### PROBLEM DETAILS
Whichever lines include the word "only", copy them as they appear in the data.

[Stored dataset items]
● ● ● ● ●

**src/rtl/rxwm_pkg.sv**
```systemverilog
package rxwm_pkg;

  typedef enum logic [2:0] {
    REQ_OFF    = 3'd0,
    REQ_NEMPTY = 3'd1,
    REQ_Q1     = 3'd2,
    REQ_Q2     = 3'd3,
    REQ_Q3     = 3'd4,
    REQ_FULL   = 3'd5,
    REQ_RSV6   = 3'd6,
    REQ_RSV7   = 3'd7
  } req_sel_e;

  // Pointer successor with wrap at an arbitrary depth
  function automatic int unsigned ptr_succ(int unsigned p, int unsigned depth);
    return (p == depth - 1) ? 0 : p + 1;
  endfunction

endpackage

```
**src/rtl/rxwm_store.sv**
```systemverilog
module rxwm_store #(
  parameter int DATA_W = 16,
  parameter int DEPTH  = 8,
  parameter int PTR_W  = $clog2(DEPTH),
  parameter int CNT_W  = $clog2(DEPTH + 1)
) (
  input  logic              clk,
  input  logic              rst_n,
  input  logic              wr_req,
  input  logic [DATA_W-1:0] wr_data,
  input  logic              ovwr_mode,
  input  logic              rd_en,
  output logic [DATA_W-1:0] rd_data,
  output logic [CNT_W-1:0]  fill,
  output logic              full,
  output logic              overrun_evt
);
  import rxwm_pkg::*;

  localparam logic [CNT_W-1:0] FULL_CNT = CNT_W'(DEPTH);

  logic [DATA_W-1:0] mem_q [DEPTH];
  logic [PTR_W-1:0]  wr_ptr_q, wr_ptr_d;
  logic [PTR_W-1:0]  rd_ptr_q, rd_ptr_d;
  logic [CNT_W-1:0]  cnt_q, cnt_d;
  logic              do_pop, do_wr, drop_old, rd_adv;

  assign full = (cnt_q == FULL_CNT);

  always_comb begin
    do_pop      = rd_en && (cnt_q != '0);
    do_wr       = wr_req && (!full || do_pop || ovwr_mode);
    drop_old    = do_wr && full && !do_pop;
    overrun_evt = wr_req && full && !do_pop;
    rd_adv      = do_pop || drop_old;
    wr_ptr_d    = wr_ptr_q;
    rd_ptr_d    = rd_ptr_q;
    cnt_d       = cnt_q;
    if (do_wr)
      wr_ptr_d = PTR_W'(ptr_succ(int'(wr_ptr_q), DEPTH));
    if (rd_adv)
      rd_ptr_d = PTR_W'(ptr_succ(int'(rd_ptr_q), DEPTH));
    if (do_wr && !rd_adv)
      cnt_d = cnt_q + 1'b1;
    else if (!do_wr && rd_adv)
      cnt_d = cnt_q - 1'b1;
  end

  always_ff @(posedge clk or negedge rst_n) begin
    if (!rst_n) begin
      wr_ptr_q <= '0;
      rd_ptr_q <= '0;
      cnt_q    <= '0;
    end else begin
      wr_ptr_q <= wr_ptr_d;
      rd_ptr_q <= rd_ptr_d;
      cnt_q    <= cnt_d;
    end
  end

  // Storage array: no reset, written only under its enable
  always_ff @(posedge clk) begin
    if (do_wr)
      mem_q[wr_ptr_q] <= wr_data;
  end

  assign rd_data = mem_q[rd_ptr_q];
  assign fill    = cnt_q;

endmodule

```
**src/rtl/rxwm_level.sv**
```systemverilog
module rxwm_level #(
  parameter int DEPTH = 8,
  parameter int CNT_W = $clog2(DEPTH + 1)
) (
  input  logic             clk,
  input  logic             rst_n,
  input  logic [CNT_W-1:0] fill,
  input  logic [2:0]       req_sel,
  input  logic             urg_en,
  input  logic [1:0]       urg_lvl,
  input  logic [1:0]       reg_wm,
  output logic             rx_req,
  output logic             urg_flag
);
  import rxwm_pkg::*;

  localparam int QTR = DEPTH / 4;

  // at_lvl[0]: not empty; at_lvl[k]: fill >= k quarters
  logic [4:0] at_lvl;
  logic       urg_set, urg_clr, urg_q, urg_d;

  assign at_lvl[0] = (fill != '0);
  for (genvar k = 1; k <= 4; k++) begin : g_qtr
    assign at_lvl[k] = (fill >= CNT_W'(k * QTR));
  end

  always_comb begin
    case (req_sel_e'(req_sel))
      REQ_NEMPTY: rx_req = at_lvl[0];
      REQ_Q1:     rx_req = at_lvl[1];
      REQ_Q2:     rx_req = at_lvl[2];
      REQ_Q3:     rx_req = at_lvl[3];
      REQ_FULL:   rx_req = at_lvl[4];
      default:    rx_req = 1'b0;
    endcase
  end

  always_comb begin
    urg_set = at_lvl[3'(urg_lvl) + 3'd1];
    urg_clr = !at_lvl[3'(reg_wm)];
    urg_d   = urg_en && (urg_set || (urg_q && !urg_clr));
  end

  always_ff @(posedge clk or negedge rst_n) begin
    if (!rst_n) urg_q <= 1'b0;
    else        urg_q <= urg_d;
  end

  assign urg_flag = urg_q;

endmodule

```
**src/rtl/rxwm_wordcnt.sv**
```systemverilog
module rxwm_wordcnt #(
  parameter int WC_W = 16
) (
  input  logic            clk,
  input  logic            rst_n,
  input  logic            master,
  input  logic            wc_en,
  input  logic            load,
  input  logic [WC_W-1:0] load_val,
  input  logic            word_in,
  input  logic            fifo_full,
  output logic            halt,
  output logic [WC_W-1:0] count
);

  logic            active, dec;
  logic [WC_W-1:0] cnt_q, cnt_d;

  always_comb begin
    active = master && wc_en;
    halt   = active && ((cnt_q == '0) || fifo_full);
    dec    = active && word_in && !halt;
    cnt_d  = cnt_q;
    if (load)
      cnt_d = load_val;
    else if (dec)
      cnt_d = cnt_q - 1'b1;
  end

  always_ff @(posedge clk or negedge rst_n) begin
    if (!rst_n) cnt_q <= '0;
    else        cnt_q <= cnt_d;
  end

  assign count = cnt_q;

endmodule

```
**src/rtl/rx_wm_fifo.sv**
```systemverilog
module rx_wm_fifo #(
  parameter int DATA_W = 16,
  parameter int DEPTH  = 8,
  parameter int WC_W   = 16,
  parameter int CNT_W  = $clog2(DEPTH + 1)
) (
  input  logic              clk,
  input  logic              rst_n,
  input  logic              in_valid,
  input  logic [DATA_W-1:0] in_data,
  input  logic              rd_en,
  output logic [DATA_W-1:0] rd_data,
  output logic [CNT_W-1:0]  fill,
  input  logic [2:0]        cfg_req_sel,
  input  logic              cfg_ovwr,
  input  logic              cfg_urg_en,
  input  logic [1:0]        cfg_urg_lvl,
  input  logic [1:0]        cfg_reg_wm,
  input  logic              cfg_master,
  input  logic              wc_en,
  input  logic              wc_load,
  input  logic [WC_W-1:0]   wc_val,
  input  logic              ovr_clr,
  output logic              rx_req,
  output logic              urg_flag,
  output logic              ovr_flag,
  output logic              rx_halt,
  output logic [WC_W-1:0]   wc_count
);

  if (DEPTH % 4 != 0 || DEPTH < 4) begin : g_bad_depth
    $error("DEPTH must be a positive multiple of 4");
  end

  logic accept, full, ovr_evt, ovr_q, ovr_d;

  assign accept = in_valid && !rx_halt;

  rxwm_store #(.DATA_W(DATA_W), .DEPTH(DEPTH), .CNT_W(CNT_W)) u_store (
    .clk         (clk),
    .rst_n       (rst_n),
    .wr_req      (accept),
    .wr_data     (in_data),
    .ovwr_mode   (cfg_ovwr),
    .rd_en       (rd_en),
    .rd_data     (rd_data),
    .fill        (fill),
    .full        (full),
    .overrun_evt (ovr_evt)
  );

  rxwm_level #(.DEPTH(DEPTH), .CNT_W(CNT_W)) u_level (
    .clk      (clk),
    .rst_n    (rst_n),
    .fill     (fill),
    .req_sel  (cfg_req_sel),
    .urg_en   (cfg_urg_en),
    .urg_lvl  (cfg_urg_lvl),
    .reg_wm   (cfg_reg_wm),
    .rx_req   (rx_req),
    .urg_flag (urg_flag)
  );

  rxwm_wordcnt #(.WC_W(WC_W)) u_wc (
    .clk       (clk),
    .rst_n     (rst_n),
    .master    (cfg_master),
    .wc_en     (wc_en),
    .load      (wc_load),
    .load_val  (wc_val),
    .word_in   (in_valid),
    .fifo_full (full),
    .halt      (rx_halt),
    .count     (wc_count)
  );

  // Sticky overrun: a new event beats a simultaneous clear
  always_comb ovr_d = ovr_evt || (ovr_q && !ovr_clr);

  always_ff @(posedge clk or negedge rst_n) begin
    if (!rst_n) ovr_q <= 1'b0;
    else        ovr_q <= ovr_d;
  end

  assign ovr_flag = ovr_q;

endmodule

```
`src/rtl/sout_pkg.sv`:
```
// Shared constants and types for the serial shift-out controller.
// Assumes a byte-addressed register map with five 32-bit registers.
package sout_pkg;

    localparam int ADDR_W = 5;

    localparam logic [ADDR_W-1:0] OFF_CTRL_A  = 5'h00;
    localparam logic [ADDR_W-1:0] OFF_CTRL_B  = 5'h04;
    localparam logic [ADDR_W-1:0] OFF_DATA_LO = 5'h08;
    localparam logic [ADDR_W-1:0] OFF_DATA_HI = 5'h0C;
    localparam logic [ADDR_W-1:0] OFF_AUX     = 5'h10;

    localparam int BIT_SWREQ = 31;
    localparam int BIT_EDGE  = 26;
    localparam int BIT_OVR_H = 25;
    localparam int BIT_OVR_L = 24;

    localparam logic [1:0] MODE_PERIODIC = 2'b10;

    typedef enum logic [1:0] {
        ST_IDLE,
        ST_SHIFT,
        ST_STORE
    } ser_state_e;

    typedef struct packed {
        logic       edge_fall;
        logic       grp_lo;
        logic       grp_hi;
        logic       periodic;
        logic [3:0] rate;
    } cfg_t;

endpackage

```
`src/rtl/sout_regs.sv`:
```
// Register file and bus decode for the serial shift-out controller.
// Holds the software request flag and assembles the output image,
// including the external override of outputs 1:0. Assumes NUM_OUT <= 32.
module sout_regs
    import sout_pkg::*;
#(
    parameter int NUM_OUT = 24
) (
    input  logic               clk,
    input  logic               rst_n,
    input  logic               bus_valid,
    input  logic               bus_write,
    input  logic [ADDR_W-1:0]  bus_addr,
    input  logic [31:0]        bus_wdata,
    output logic [31:0]        bus_rdata,
    input  logic [1:0]         ext_status,
    input  logic               busy,
    input  logic               upd_done,
    output logic               sw_pend,
    output cfg_t               cfg,
    output logic [NUM_OUT-1:0] image
);

    logic [30:0] ctrl_a_q;
    logic [31:0] ctrl_b_q;
    logic [31:0] data_lo_q;
    logic [31:0] data_hi_q;
    logic [31:0] aux_q;
    logic        rearm_q;
    logic        wr_en;
    logic        req_wr;

    assign wr_en  = bus_valid && bus_write;
    assign req_wr = wr_en && (bus_addr == OFF_CTRL_A) && bus_wdata[BIT_SWREQ];

    // Plain storage registers written from the bus.
    always_ff @(posedge clk) begin
        if (!rst_n) begin
            ctrl_a_q  <= '0;
            ctrl_b_q  <= '0;
            data_lo_q <= '0;
            data_hi_q <= '0;
            aux_q     <= '0;
        end else if (wr_en) begin
            case (bus_addr)
                OFF_CTRL_A:  ctrl_a_q  <= bus_wdata[30:0];
                OFF_CTRL_B:  ctrl_b_q  <= bus_wdata;
                OFF_DATA_LO: data_lo_q <= bus_wdata;
                OFF_DATA_HI: data_hi_q <= bus_wdata;
                OFF_AUX:     aux_q     <= bus_wdata;
                default: ;
            endcase
        end
    end

    // Software request flag; a request seen mid-update re-arms it.
    always_ff @(posedge clk) begin
        if (!rst_n) begin
            sw_pend <= 1'b0;
            rearm_q <= 1'b0;
        end else if (req_wr) begin
            sw_pend <= 1'b1;
            rearm_q <= busy && !upd_done;
        end else if (upd_done) begin
            sw_pend <= rearm_q;
            rearm_q <= 1'b0;
        end
    end

    // Read-back multiplexer.
    always_comb begin
        case (bus_addr)
            OFF_CTRL_A:  bus_rdata = {sw_pend, ctrl_a_q};
            OFF_CTRL_B:  bus_rdata = ctrl_b_q;
            OFF_DATA_LO: bus_rdata = data_lo_q;
            OFF_DATA_HI: bus_rdata = data_hi_q;
            OFF_AUX:     bus_rdata = aux_q;
            default:     bus_rdata = '0;
        endcase
    end

    // Output image with optional status override of bits 1:0.
    always_comb begin
        image = data_lo_q[NUM_OUT-1:0];
        if (ctrl_a_q[BIT_OVR_H] && ctrl_a_q[BIT_OVR_L])
            image[1:0] = ext_status;
    end

    // Decoded configuration fields.
    always_comb begin
        cfg.edge_fall = ctrl_a_q[BIT_EDGE];
        cfg.grp_lo    = ctrl_b_q[0];
        cfg.grp_hi    = ctrl_b_q[1];
        cfg.periodic  = (ctrl_b_q[31:30] == MODE_PERIODIC);
        cfg.rate      = ctrl_b_q[26:23];
    end

endmodule

```
`src/rtl/sout_refresh.sv`:
```
// Refresh prescaler: emits a one-cycle tick every CLK_HZ/f cycles while
// periodic mode is on. Codes above 3 use the fastest rate.
// Assumes CLK_HZ >= 20.
module sout_refresh #(
    parameter int CLK_HZ = 50_000_000
) (
    input  logic       clk,
    input  logic       rst_n,
    input  logic       enable,
    input  logic [3:0] rate,
    output logic       tick
);

    localparam int P2  = CLK_HZ / 2;
    localparam int P4  = CLK_HZ / 4;
    localparam int P8  = CLK_HZ / 8;
    localparam int P10 = CLK_HZ / 10;
    localparam int CW  = $clog2(P2 + 1);

    logic [CW-1:0] limit;
    logic [CW-1:0] cnt_q;

    // Period selection from the rate code.
    always_comb begin
        case (rate)
            4'd0:    limit = CW'(P2);
            4'd1:    limit = CW'(P4);
            4'd2:    limit = CW'(P8);
            default: limit = CW'(P10);
        endcase
    end

    assign tick = enable && (cnt_q >= limit - 1'b1);

    // Period counter, held at zero while periodic mode is off.
    always_ff @(posedge clk) begin
        if (!rst_n || !enable) cnt_q <= '0;
        else if (tick)         cnt_q <= '0;
        else                   cnt_q <= cnt_q + 1'b1;
    end

endmodule

```
`src/rtl/sout_serializer.sv`:
```
// Frame serializer: captures the enabled groups at start, shifts them
// MSB first at SHIFT_DIV cycles per bit, then strobes store for one
// bit period. Pins are decoded from registered state only.
// Assumes SHIFT_DIV >= 2 and NUM_OUT > GRP_LO_W.
module sout_serializer
    import sout_pkg::*;
#(
    parameter int NUM_OUT   = 24,
    parameter int GRP_LO_W  = 16,
    parameter int SHIFT_DIV = 8
) (
    input  logic               clk,
    input  logic               rst_n,
    input  logic               start,
    input  logic [NUM_OUT-1:0] image,
    input  logic               grp_lo,
    input  logic               grp_hi,
    input  logic               edge_fall,
    output logic               busy,
    output logic               done,
    output logic               sclk_o,
    output logic               sdata_o,
    output logic               store_o
);

    localparam int HI_W = NUM_OUT - GRP_LO_W;
    localparam int BW   = $clog2(NUM_OUT + 1);
    localparam int DW   = $clog2(SHIFT_DIV + 1);
    localparam int HALF = SHIFT_DIV / 2;

    ser_state_e         state_q;
    logic [NUM_OUT-1:0] frame_q;
    logic [NUM_OUT-1:0] load_frame;
    logic [BW-1:0]      load_bits;
    logic [BW-1:0]      bits_left_q;
    logic [DW-1:0]      div_q;
    logic               edge_q;
    logic               period_end;

    assign period_end = (div_q == DW'(SHIFT_DIV - 1));

    // Left-align the enabled groups for MSB-first shifting.
    always_comb begin
        case ({grp_hi, grp_lo})
            2'b11: begin
                load_frame = image;
                load_bits  = BW'(NUM_OUT);
            end
            2'b10: begin
                load_frame = {image[NUM_OUT-1:GRP_LO_W], {GRP_LO_W{1'b0}}};
                load_bits  = BW'(HI_W);
            end
            2'b01: begin
                load_frame = {image[GRP_LO_W-1:0], {HI_W{1'b0}}};
                load_bits  = BW'(GRP_LO_W);
            end
            default: begin
                load_frame = '0;
                load_bits  = '0;
            end
        endcase
    end

    // Update sequencer: idle, shift each bit, then hold store.
    always_ff @(posedge clk) begin
        if (!rst_n) begin
            state_q     <= ST_IDLE;
            frame_q     <= '0;
            bits_left_q <= '0;
            div_q       <= '0;
            edge_q      <= 1'b0;
        end else begin
            case (state_q)
                ST_IDLE: begin
                    if (start) begin
                        frame_q     <= load_frame;
                        bits_left_q <= load_bits;
                        edge_q      <= edge_fall;
                        div_q       <= '0;
                        state_q     <= (load_bits == '0) ? ST_STORE : ST_SHIFT;
                    end
                end
                ST_SHIFT: begin
                    if (period_end) begin
                        div_q       <= '0;
                        frame_q     <= frame_q << 1;
                        bits_left_q <= bits_left_q - 1'b1;
                        if (bits_left_q == BW'(1)) state_q <= ST_STORE;
                    end else begin
                        div_q <= div_q + 1'b1;
                    end
                end
                ST_STORE: begin
                    if (period_end) begin
                        div_q   <= '0;
                        state_q <= ST_IDLE;
                    end else begin
                        div_q <= div_q + 1'b1;
                    end
                end
                default: state_q <= ST_IDLE;
            endcase
        end
    end

    assign busy    = (state_q != ST_IDLE);
    assign done    = (state_q == ST_STORE) && period_end;
    assign store_o = (state_q == ST_STORE);
    assign sdata_o = (state_q == ST_SHIFT) && frame_q[NUM_OUT-1];
    assign sclk_o  = (state_q == ST_SHIFT) && ((div_q >= DW'(HALF)) ^ edge_q);

endmodule

```
`src/rtl/sout_ctrl.sv`:
```
// Top of the serial shift-out controller: register file, refresh
// prescaler and frame serializer. An update starts whenever the
// serializer is idle and either a software request or a refresh tick
// is present.
module sout_ctrl
    import sout_pkg::*;
#(
    parameter int CLK_HZ    = 50_000_000,
    parameter int SHIFT_DIV = 8,
    parameter int NUM_OUT   = 24,
    parameter int GRP_LO_W  = 16
) (
    input  logic        clk,
    input  logic        rst_n,
    input  logic        bus_valid,
    input  logic        bus_write,
    input  logic [4:0]  bus_addr,
    input  logic [31:0] bus_wdata,
    output logic [31:0] bus_rdata,
    input  logic [1:0]  ext_status,
    output logic        store_o,
    output logic        sdata_o,
    output logic        sclk_o
);

    cfg_t               cfg;
    logic [NUM_OUT-1:0] image;
    logic               sw_pend;
    logic               busy;
    logic               done;
    logic               tick;
    logic               start;
    logic               periodic_en;

    assign periodic_en = cfg.periodic;
    assign start       = !busy && (sw_pend || tick);

    sout_regs #(.NUM_OUT(NUM_OUT)) u_regs (
        .clk        (clk),
        .rst_n      (rst_n),
        .bus_valid  (bus_valid),
        .bus_write  (bus_write),
        .bus_addr   (bus_addr),
        .bus_wdata  (bus_wdata),
        .bus_rdata  (bus_rdata),
        .ext_status (ext_status),
        .busy       (busy),
        .upd_done   (done),
        .sw_pend    (sw_pend),
        .cfg        (cfg),
        .image      (image)
    );

    sout_refresh #(.CLK_HZ(CLK_HZ)) u_refresh (
        .clk    (clk),
        .rst_n  (rst_n),
        .enable (periodic_en),
        .rate   (cfg.rate),
        .tick   (tick)
    );

    sout_serializer #(
        .NUM_OUT   (NUM_OUT),
        .GRP_LO_W  (GRP_LO_W),
        .SHIFT_DIV (SHIFT_DIV)
    ) u_ser (
        .clk       (clk),
        .rst_n     (rst_n),
        .start     (start),
        .image     (image),
        .grp_lo    (cfg.grp_lo),
        .grp_hi    (cfg.grp_hi),
        .edge_fall (cfg.edge_fall),
        .busy      (busy),
        .done      (done),
        .sclk_o    (sclk_o),
        .sdata_o   (sdata_o),
        .store_o   (store_o)
    );

endmodule

```
`config.mk`:
```
export PLATFORM = sky130hd
export DESIGN_NAME = sout_ctrl
export DESIGN_NICKNAME = d
export VERILOG_FILES = /design/src/rtl/sout_pkg.sv /design/src/rtl/sout_regs.sv /design/src/rtl/sout_refresh.sv /design/src/rtl/sout_serializer.sv /design/src/rtl/sout_ctrl.sv
export SDC_FILE = /design/constraint.sdc
export NUM_CORES = 1
export LEC_CHECK = 0
export BUFFER_PORTS_ARGS = -buffer_cell sky130_fd_sc_hd__buf_2
export CAP_MARGIN = 20
export CORE_ASPECT_RATIO = 1.1
export CORE_MARGIN = 4
export CORE_UTILIZATION = 50
export DETAILED_ROUTE_END_ITERATION = 7
export PLACE_DENSITY = 0.68
export SYNTH_ARGS = -nofsm -noshare
export SYNTH_HDL_FRONTEND = slang
export SYNTH_SLANG_ARGS = --single-unit
```
`constraint.sdc`:
```
create_clock -name clk -period 3.85 [get_ports clk]
set_clock_uncertainty 0.2 [all_clocks]
set_input_delay 0.5775 -clock clk [delete_from_list [all_inputs] [get_ports clk]]
set_output_delay 0.5775 -clock clk [all_outputs]
set_load 0.05 [all_outputs]
```
---- Yosys cells after proc, flatten, opt, wreduce, memory -nomap -nowiden ----
Index checks and enable logic that the tools add are counted.
operators by class
  $lt $le $gt $ge ......................... 2
  reductions and logical operators ........ 35
  add/sub/neg operators ................... 4
  bitwise logic cells ..................... 1
  mux-type cells .......................... 24
  eq/ne operators ......................... 18
operator list
  kind                                                                   number
  32-bit case mux with 5 select lines                                    1
  25-bit case mux with 3 select lines                                    1
  24-bit case mux with 3 select lines                                    1
  24-bit two-way mux                                                     2
  24-bit case mux with 2 select lines                                    1
  25-bit by 1-bit adder with 25-bit output, second input constant        1
  25-bit greater-or-equal comparator                                     1
  25-bit by 1-bit subtractor with 25-bit output, second input constant   1
  5-bit case mux with 3 select lines                                     1
  2-bit AND reduction                                                    7
  2-bit two-way mux                                                      6
  5-bit by 4-bit equality test with 1-bit output, second input constant  2
  1-bit logical AND                                                      10
  5-bit zero test                                                        2
  5-bit two-way mux                                                      2
  5-bit case mux with 2 select lines                                     1
  2-bit equality test, second input constant                             4
  4-bit two-way mux                                                      2
  4-bit case mux with 2 select lines                                     1
  2-bit nonzero test                                                     4
  2-bit by 1-bit != test with 1-bit output, second input constant        3
  2-bit case mux with 3 select lines                                     1
  5-bit by 1-bit equality test with 1-bit output, second input constant  1
  5-bit by 3-bit equality test with 1-bit output, second input constant  1
  other kinds (18)                                                       27
word-level totals
  bits in registers ....................... 222
  output and inout bits ................... 35
  word-level logic and storage cells ...... 97

---- Longest topological paths before layout ----
Gate-level depths: netlist of run 1.
  depth after elaboration ................. 9
  gate-level depth with buffers ........... 15
  mapped depth without buffers ............ 14

---- Cells and area by module ----
Synthesis of run 1 repeated with hierarchy kept, for this count alone.
unflattened totals
  cell total of the unflattened synthesis .. 1160
  area, all modules ....................... 11260.8 um2
modules (own cells, without submodules)
  module           seq. area each (um2)  instances  area an instance (um2)  cells each
  sout_regs        3223.1                1          7524.7                  736
  sout_serializer  720.7                 1          2065.7                  240
  sout_refresh     500.5                 1          1660.3                  183
  sout_ctrl        0.0                   1          10.0                    1

---- Least setup slack after synthesis of run 1 ----
OpenSTA, ideal clock, no wires.
  path kind ............................... register -> register
  start point ............................. register u_regs.ctrl_b_q[24]
  end point ............................... register u_ser.frame_q[1]
  data required time ...................... 3.522 ns
  buffers on the path ..................... 1
  cell stages (with the launch flop) ...... 16
  setup time .............................. 0.128 ns
  slack ................................... 0.622 ns
  arrival time ............................ 2.900 ns
  path through ............................ dfxtp_1 > nor3_1 > and2_1 > inv_1 > ha_1 > ha_1 > xnor2_1 > ha_1 > a21oi_1 > o21ai_0 > o211ai_1 > nand4_1 > o211ai_4 > buf_6 > mux2i_1 > nor2_1
between the ends
  cells in the longest elaborated chain, start to end .. 9
  elaborated cells on any way between the ends .. 11
ends and longest elaborated chain
  what                                                                          RTL line               RTL
  start, declared                                                               sout_regs.sv:25        logic [31:0] ctrl_b_q;
  start signal, assigned                                                        sout_regs.sv:47        OFF_CTRL_B: ctrl_b_q <= bus_wdata;
  4-bit by 2-bit equality test with 1-bit output, or another cell as far along  sout_refresh.sv:25     case (rate)
  25-bit case mux with 3 select lines (*)                                       sout_refresh.sv:25
  25-bit by 1-bit subtractor with 25-bit output (*)                             sout_refresh.sv:33     assign tick = enable && (cnt_q >= limit - 1'b1);
  25-bit greater-or-equal comparator (*)                                        sout_refresh.sv:33
  1-bit logical AND (*)                                                         sout_refresh.sv:33
  1-bit logical OR (*)                                                          sout_ctrl.sv:36        assign start = !busy && (sw_pend || tick);
  1-bit logical AND (*)                                                         sout_ctrl.sv:36
  2-bit != test (no line) (*)                                                   n/a
  3-bit AND reduction (no line) (*)                                             n/a
  end signal, assigned                                                          sout_serializer.sv:76  frame_q <= load_frame;
  end signal, assigned                                                          sout_serializer.sv:86  frame_q <= frame_q << 1;
  end, declared                                                                 sout_serializer.sv:32  logic [NUM_OUT-1:0] frame_q;
Every way passes the cells marked *; elsewhere a longest branch is shown, timed or not.
A chain may end at the register's enable or synchronous reset.

---- Worst setup path in the final report of run 1 ----
  start point ............................. register u_regs.ctrl_b_q[24]
  end point ............................... register u_ser.frame_q[18]
The elaborated chain is that of the path after synthesis.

● ● ● ● ●

### OUTPUT OF THE TASK
  // Storage array: no reset, written only under its enable
// bit period. Pins are decoded from registered state only.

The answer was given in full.